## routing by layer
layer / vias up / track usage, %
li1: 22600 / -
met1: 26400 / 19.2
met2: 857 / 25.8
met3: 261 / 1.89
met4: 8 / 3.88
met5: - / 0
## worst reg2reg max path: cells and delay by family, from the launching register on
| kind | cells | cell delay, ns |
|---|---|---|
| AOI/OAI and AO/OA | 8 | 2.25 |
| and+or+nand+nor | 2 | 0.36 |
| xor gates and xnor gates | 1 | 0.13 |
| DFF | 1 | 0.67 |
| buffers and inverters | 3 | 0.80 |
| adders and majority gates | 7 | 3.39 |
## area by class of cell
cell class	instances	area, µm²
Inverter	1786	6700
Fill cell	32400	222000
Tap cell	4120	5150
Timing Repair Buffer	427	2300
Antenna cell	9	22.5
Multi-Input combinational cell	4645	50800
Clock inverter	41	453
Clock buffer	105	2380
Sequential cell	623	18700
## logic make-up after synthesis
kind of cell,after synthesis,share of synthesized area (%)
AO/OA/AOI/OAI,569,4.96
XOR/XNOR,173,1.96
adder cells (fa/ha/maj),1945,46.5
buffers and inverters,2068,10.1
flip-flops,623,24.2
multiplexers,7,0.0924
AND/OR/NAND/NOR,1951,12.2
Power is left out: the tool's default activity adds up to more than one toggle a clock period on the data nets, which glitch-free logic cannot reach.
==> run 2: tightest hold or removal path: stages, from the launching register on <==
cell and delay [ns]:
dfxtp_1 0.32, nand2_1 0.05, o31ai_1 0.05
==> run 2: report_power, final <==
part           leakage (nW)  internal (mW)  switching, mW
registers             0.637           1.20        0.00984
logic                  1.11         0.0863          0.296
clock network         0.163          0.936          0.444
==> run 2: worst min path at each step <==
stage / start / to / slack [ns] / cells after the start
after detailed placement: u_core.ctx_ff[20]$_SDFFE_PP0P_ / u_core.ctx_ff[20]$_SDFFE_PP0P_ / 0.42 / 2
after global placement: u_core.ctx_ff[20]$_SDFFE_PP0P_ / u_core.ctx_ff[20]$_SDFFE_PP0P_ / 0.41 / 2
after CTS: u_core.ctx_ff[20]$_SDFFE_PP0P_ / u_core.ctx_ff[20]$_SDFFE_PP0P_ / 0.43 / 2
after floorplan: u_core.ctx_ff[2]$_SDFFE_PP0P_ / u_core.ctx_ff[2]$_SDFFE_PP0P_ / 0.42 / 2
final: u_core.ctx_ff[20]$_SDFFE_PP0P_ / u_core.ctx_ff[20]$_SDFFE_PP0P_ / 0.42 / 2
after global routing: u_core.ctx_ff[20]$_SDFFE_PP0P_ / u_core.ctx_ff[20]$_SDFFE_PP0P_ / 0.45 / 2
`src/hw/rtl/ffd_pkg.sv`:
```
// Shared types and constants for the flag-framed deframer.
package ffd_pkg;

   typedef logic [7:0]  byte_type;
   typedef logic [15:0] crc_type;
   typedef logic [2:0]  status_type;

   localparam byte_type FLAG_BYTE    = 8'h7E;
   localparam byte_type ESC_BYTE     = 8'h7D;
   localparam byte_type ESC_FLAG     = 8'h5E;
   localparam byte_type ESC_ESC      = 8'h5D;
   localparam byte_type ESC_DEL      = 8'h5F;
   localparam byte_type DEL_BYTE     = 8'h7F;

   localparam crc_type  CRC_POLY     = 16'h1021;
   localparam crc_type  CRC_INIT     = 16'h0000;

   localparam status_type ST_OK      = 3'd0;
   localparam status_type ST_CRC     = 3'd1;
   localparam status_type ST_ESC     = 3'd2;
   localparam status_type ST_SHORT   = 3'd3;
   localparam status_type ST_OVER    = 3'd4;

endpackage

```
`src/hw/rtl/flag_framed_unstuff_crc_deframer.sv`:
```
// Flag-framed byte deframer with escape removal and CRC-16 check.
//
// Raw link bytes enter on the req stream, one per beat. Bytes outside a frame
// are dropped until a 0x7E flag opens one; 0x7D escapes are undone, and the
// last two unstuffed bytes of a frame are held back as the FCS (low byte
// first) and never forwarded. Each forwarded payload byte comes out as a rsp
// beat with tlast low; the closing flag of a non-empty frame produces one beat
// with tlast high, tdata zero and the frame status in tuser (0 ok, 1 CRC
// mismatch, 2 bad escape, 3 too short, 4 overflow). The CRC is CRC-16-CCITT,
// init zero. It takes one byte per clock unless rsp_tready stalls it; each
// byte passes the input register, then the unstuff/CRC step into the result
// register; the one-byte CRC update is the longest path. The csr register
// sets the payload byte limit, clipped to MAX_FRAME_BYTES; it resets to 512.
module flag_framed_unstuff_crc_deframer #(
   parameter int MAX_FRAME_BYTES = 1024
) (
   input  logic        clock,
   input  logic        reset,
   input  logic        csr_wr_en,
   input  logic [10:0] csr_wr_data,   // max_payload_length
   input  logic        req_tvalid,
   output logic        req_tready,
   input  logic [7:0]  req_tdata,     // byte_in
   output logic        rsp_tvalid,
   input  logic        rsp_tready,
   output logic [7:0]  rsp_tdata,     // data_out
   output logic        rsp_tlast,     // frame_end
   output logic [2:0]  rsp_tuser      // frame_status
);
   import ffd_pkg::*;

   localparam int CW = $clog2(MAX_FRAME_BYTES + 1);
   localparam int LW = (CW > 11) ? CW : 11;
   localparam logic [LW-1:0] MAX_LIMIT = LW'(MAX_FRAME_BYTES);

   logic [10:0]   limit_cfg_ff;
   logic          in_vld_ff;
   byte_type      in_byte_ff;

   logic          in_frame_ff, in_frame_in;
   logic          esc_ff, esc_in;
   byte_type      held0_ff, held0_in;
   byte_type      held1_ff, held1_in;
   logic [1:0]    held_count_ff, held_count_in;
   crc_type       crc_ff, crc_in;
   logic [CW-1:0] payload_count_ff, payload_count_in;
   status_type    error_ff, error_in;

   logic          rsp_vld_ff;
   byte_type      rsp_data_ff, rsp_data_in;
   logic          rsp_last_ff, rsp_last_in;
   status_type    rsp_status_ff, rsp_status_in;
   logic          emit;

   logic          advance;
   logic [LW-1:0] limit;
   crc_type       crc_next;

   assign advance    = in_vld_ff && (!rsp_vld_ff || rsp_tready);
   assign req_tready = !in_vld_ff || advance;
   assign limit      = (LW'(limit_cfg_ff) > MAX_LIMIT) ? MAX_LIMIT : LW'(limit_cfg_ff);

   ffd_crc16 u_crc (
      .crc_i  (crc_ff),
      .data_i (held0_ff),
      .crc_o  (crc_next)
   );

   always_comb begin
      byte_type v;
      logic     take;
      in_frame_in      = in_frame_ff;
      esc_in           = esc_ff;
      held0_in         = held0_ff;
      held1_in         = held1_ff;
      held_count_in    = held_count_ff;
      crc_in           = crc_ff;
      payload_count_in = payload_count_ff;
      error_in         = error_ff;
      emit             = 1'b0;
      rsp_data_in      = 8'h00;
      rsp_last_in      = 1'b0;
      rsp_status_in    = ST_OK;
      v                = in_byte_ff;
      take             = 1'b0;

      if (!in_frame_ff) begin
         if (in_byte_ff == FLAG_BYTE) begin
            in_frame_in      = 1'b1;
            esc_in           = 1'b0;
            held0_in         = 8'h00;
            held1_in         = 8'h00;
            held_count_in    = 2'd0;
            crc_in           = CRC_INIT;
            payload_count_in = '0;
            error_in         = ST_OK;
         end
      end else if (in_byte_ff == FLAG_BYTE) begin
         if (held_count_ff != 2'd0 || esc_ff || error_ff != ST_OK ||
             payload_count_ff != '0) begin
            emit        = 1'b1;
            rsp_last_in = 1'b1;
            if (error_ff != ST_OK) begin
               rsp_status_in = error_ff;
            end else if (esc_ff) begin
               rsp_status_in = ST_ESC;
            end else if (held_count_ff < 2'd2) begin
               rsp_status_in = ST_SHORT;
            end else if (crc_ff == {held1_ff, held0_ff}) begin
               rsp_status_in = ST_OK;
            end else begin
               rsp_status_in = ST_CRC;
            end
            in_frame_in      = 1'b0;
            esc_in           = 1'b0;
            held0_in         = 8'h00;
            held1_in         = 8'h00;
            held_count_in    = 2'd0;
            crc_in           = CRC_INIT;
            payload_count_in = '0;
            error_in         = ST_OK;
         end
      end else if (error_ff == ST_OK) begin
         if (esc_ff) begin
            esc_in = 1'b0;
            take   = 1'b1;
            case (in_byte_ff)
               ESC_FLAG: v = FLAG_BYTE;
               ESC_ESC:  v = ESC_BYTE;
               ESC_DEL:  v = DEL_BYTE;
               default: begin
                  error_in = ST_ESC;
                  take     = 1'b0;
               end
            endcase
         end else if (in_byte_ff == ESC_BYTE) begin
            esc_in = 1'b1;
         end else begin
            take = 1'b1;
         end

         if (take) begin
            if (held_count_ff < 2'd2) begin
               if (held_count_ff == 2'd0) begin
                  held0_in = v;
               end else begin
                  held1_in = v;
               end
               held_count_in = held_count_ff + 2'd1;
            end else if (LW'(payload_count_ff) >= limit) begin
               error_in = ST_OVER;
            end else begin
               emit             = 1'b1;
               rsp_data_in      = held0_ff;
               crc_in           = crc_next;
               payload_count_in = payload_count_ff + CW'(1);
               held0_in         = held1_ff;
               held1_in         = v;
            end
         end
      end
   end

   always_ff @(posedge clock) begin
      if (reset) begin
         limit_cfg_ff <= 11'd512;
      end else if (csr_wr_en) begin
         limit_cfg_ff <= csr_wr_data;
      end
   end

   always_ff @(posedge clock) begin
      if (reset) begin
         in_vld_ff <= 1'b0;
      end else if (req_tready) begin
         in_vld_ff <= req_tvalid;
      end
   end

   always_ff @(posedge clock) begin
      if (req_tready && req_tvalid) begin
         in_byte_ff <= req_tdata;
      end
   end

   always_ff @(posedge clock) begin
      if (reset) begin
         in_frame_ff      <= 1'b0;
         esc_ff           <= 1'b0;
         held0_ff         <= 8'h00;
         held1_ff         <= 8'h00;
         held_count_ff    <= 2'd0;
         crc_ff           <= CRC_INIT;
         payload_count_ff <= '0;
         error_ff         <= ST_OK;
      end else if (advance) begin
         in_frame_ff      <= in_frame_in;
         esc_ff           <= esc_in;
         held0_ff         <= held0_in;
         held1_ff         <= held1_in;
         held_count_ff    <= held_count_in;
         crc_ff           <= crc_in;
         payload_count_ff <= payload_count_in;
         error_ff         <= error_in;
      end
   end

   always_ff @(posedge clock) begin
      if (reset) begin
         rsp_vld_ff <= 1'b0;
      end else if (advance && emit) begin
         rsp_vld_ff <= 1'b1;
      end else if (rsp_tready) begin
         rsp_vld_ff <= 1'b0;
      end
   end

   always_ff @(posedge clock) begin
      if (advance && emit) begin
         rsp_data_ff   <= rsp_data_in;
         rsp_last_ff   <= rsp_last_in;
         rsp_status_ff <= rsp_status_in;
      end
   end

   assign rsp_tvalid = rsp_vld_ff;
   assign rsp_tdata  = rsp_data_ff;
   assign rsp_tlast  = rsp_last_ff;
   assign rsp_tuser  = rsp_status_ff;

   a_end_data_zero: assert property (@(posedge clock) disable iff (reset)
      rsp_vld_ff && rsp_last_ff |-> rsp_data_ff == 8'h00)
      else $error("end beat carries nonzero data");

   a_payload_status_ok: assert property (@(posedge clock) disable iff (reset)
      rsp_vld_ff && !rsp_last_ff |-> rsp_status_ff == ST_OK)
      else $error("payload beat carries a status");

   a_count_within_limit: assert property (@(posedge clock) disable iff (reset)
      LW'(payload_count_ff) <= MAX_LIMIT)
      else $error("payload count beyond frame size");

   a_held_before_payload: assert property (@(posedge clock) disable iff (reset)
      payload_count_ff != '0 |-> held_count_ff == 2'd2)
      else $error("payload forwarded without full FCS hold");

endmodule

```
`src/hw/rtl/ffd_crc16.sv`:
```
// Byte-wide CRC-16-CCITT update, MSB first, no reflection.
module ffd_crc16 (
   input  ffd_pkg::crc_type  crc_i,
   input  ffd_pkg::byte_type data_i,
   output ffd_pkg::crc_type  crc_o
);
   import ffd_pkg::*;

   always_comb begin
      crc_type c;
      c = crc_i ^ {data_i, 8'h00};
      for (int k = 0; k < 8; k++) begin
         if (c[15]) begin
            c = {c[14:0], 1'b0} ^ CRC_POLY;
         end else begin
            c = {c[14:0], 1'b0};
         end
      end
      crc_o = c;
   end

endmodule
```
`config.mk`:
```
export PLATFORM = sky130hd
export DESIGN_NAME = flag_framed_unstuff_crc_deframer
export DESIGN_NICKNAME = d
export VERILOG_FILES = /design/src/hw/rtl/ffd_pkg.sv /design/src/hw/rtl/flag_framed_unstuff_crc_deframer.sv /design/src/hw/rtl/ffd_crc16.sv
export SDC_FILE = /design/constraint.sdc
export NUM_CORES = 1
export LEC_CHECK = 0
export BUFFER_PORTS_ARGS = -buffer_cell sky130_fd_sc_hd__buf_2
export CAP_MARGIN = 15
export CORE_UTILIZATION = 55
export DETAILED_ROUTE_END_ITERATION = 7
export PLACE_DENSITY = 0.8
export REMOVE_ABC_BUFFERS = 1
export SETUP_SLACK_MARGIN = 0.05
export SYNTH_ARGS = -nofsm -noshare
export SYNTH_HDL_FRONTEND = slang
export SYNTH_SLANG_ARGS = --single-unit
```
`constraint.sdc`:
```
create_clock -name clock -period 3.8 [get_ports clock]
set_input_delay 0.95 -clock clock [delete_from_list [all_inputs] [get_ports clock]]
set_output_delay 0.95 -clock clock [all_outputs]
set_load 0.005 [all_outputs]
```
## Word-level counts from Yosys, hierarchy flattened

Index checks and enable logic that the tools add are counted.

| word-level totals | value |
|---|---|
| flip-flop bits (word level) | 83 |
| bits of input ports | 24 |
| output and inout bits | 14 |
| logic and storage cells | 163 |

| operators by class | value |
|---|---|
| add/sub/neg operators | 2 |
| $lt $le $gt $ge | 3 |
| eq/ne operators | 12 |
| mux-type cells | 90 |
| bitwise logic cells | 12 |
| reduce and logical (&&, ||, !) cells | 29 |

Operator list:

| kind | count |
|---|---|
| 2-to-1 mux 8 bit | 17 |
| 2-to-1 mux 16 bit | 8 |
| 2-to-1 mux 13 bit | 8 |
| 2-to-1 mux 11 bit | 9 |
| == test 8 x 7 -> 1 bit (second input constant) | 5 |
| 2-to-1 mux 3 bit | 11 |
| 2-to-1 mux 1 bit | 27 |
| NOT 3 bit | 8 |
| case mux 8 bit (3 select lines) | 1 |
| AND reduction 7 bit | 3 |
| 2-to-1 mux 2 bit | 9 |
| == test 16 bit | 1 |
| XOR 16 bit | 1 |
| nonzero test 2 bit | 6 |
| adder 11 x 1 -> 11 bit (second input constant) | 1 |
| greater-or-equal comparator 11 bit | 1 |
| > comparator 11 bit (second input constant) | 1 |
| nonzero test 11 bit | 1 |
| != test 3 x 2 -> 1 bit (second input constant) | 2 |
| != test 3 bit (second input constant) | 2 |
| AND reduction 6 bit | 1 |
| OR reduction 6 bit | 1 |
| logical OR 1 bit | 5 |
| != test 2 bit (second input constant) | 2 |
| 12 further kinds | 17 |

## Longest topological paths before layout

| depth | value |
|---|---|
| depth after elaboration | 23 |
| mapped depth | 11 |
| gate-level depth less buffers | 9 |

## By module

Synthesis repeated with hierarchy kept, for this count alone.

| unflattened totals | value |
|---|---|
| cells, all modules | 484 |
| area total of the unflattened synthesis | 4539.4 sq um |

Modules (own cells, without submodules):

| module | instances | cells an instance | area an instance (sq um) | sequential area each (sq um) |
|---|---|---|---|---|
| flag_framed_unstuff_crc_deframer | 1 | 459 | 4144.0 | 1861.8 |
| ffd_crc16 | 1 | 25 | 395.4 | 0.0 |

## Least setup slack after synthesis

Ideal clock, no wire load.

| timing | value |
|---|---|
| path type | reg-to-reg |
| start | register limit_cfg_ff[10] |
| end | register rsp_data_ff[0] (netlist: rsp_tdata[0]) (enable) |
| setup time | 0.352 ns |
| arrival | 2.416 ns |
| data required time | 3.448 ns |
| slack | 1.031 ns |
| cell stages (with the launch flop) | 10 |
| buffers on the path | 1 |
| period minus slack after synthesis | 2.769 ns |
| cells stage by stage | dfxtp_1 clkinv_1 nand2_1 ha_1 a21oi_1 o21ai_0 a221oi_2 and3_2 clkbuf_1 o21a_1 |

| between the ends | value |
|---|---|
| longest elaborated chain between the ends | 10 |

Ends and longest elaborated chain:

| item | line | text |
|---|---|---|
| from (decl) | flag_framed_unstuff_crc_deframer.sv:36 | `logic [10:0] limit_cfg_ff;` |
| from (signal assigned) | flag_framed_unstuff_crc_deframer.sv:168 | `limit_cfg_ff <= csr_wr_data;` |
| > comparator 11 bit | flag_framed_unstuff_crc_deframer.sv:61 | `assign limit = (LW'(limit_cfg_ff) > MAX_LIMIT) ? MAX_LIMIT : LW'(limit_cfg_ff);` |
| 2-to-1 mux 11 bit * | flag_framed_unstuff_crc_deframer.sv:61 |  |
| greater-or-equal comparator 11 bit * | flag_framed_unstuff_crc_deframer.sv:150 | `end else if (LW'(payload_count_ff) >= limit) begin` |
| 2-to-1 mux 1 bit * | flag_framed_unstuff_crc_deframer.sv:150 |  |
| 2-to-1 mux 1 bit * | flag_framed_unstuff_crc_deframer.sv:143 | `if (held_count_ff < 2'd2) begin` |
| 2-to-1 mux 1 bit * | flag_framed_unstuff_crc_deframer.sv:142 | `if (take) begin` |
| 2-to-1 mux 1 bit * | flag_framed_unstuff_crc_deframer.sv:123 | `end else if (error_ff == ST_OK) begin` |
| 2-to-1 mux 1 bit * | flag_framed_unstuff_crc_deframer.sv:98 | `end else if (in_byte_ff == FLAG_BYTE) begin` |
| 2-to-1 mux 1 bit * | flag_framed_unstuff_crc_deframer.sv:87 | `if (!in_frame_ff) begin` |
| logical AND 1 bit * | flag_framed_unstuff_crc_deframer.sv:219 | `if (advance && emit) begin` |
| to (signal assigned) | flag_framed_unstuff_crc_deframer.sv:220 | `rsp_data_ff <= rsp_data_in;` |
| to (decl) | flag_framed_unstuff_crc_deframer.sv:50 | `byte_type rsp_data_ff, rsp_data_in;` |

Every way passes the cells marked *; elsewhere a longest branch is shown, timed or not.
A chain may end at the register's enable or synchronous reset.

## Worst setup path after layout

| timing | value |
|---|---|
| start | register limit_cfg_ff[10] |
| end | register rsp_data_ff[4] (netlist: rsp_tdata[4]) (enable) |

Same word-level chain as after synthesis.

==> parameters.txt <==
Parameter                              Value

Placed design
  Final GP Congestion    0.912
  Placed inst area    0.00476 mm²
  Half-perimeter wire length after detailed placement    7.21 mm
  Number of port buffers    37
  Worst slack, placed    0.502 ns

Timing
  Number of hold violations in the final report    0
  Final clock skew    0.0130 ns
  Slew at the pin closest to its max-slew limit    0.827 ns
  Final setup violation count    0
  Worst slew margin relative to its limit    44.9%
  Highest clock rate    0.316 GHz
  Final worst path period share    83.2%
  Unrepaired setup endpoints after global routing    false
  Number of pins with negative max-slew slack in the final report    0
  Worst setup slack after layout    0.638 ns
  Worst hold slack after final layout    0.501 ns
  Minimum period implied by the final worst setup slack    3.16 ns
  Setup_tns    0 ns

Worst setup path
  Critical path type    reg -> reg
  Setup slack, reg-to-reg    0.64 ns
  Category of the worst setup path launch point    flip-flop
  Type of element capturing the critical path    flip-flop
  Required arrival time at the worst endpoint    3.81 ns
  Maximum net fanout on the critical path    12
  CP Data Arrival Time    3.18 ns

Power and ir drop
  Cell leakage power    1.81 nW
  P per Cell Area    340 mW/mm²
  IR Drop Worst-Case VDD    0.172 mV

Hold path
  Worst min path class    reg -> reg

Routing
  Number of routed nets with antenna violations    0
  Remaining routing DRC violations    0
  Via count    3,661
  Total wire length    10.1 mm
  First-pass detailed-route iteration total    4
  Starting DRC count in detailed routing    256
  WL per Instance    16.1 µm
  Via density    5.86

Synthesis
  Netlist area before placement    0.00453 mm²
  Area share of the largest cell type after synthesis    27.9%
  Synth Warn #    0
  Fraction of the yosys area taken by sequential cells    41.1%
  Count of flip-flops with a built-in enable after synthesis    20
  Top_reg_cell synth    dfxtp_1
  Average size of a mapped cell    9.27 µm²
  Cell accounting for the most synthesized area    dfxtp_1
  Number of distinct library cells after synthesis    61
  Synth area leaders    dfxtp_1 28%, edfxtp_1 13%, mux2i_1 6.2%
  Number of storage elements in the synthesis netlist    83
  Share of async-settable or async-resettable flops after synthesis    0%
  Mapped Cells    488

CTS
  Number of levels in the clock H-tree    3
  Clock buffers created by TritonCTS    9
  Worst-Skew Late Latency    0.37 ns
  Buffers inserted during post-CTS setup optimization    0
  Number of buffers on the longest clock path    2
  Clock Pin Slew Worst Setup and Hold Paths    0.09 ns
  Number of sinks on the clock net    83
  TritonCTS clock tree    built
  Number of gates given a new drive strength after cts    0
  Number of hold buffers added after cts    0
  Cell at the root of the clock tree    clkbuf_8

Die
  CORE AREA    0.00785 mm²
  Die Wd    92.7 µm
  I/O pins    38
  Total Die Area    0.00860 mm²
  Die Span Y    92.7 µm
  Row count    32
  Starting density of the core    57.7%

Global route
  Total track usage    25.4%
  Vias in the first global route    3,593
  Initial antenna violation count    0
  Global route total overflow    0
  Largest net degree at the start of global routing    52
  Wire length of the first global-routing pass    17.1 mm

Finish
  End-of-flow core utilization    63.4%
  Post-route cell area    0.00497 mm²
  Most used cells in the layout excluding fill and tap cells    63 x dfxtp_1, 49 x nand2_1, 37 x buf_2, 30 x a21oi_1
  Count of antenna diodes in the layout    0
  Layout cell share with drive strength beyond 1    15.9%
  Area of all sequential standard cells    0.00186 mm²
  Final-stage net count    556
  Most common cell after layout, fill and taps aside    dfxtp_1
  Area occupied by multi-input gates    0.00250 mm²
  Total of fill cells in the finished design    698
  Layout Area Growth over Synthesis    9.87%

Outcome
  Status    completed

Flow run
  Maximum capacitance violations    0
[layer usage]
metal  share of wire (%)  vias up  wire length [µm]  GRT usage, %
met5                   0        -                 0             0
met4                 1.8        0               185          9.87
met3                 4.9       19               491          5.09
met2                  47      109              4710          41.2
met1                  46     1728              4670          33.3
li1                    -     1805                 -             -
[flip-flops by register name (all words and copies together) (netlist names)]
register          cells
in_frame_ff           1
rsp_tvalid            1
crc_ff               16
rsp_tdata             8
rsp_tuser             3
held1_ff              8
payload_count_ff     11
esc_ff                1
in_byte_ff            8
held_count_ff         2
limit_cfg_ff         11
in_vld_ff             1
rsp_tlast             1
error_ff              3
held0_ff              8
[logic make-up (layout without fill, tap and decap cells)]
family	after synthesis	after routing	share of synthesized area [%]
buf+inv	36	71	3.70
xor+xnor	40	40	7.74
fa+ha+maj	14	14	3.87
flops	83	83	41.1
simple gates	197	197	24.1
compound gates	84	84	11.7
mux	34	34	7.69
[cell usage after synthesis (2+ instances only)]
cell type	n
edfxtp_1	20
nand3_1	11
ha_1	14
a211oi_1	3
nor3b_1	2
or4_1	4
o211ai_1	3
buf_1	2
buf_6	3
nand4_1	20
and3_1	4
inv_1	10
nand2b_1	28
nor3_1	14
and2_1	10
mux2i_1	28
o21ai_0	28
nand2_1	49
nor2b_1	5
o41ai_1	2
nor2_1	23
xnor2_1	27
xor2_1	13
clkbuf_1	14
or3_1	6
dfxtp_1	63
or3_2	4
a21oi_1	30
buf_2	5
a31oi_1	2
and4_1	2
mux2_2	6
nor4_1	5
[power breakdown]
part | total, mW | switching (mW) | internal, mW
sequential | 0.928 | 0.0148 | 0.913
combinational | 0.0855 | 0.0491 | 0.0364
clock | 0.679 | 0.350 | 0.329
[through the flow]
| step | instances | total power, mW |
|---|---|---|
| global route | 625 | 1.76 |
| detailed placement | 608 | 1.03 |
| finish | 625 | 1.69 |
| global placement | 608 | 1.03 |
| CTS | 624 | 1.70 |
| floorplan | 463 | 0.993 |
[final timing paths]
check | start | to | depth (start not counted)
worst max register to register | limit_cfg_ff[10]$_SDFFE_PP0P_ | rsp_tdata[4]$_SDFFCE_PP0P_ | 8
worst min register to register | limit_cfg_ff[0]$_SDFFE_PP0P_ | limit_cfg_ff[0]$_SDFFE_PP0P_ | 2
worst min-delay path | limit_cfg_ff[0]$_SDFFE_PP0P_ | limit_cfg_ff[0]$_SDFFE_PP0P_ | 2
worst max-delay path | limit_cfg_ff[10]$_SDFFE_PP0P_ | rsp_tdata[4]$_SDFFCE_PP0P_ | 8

○ ○ ○ ○ ○

Problem details:
Please copy the lines in the records above between the one holding "met5: - / 0" and the one holding "## logic make-up after synthesis", inclusive, exactly and with no other line.

Output of the task:
met5: - / 0
## worst reg2reg max path: cells and delay by family, from the launching register on
| kind | cells | cell delay, ns |
|---|---|---|
| AOI/OAI and AO/OA | 8 | 2.25 |
| and+or+nand+nor | 2 | 0.36 |
| xor gates and xnor gates | 1 | 0.13 |
| DFF | 1 | 0.67 |
| buffers and inverters | 3 | 0.80 |
| adders and majority gates | 7 | 3.39 |
## area by class of cell
cell class	instances	area, µm²
Inverter	1786	6700
Fill cell	32400	222000
Tap cell	4120	5150
Timing Repair Buffer	427	2300
Antenna cell	9	22.5
Multi-Input combinational cell	4645	50800
Clock inverter	41	453
Clock buffer	105	2380
Sequential cell	623	18700
## logic make-up after synthesis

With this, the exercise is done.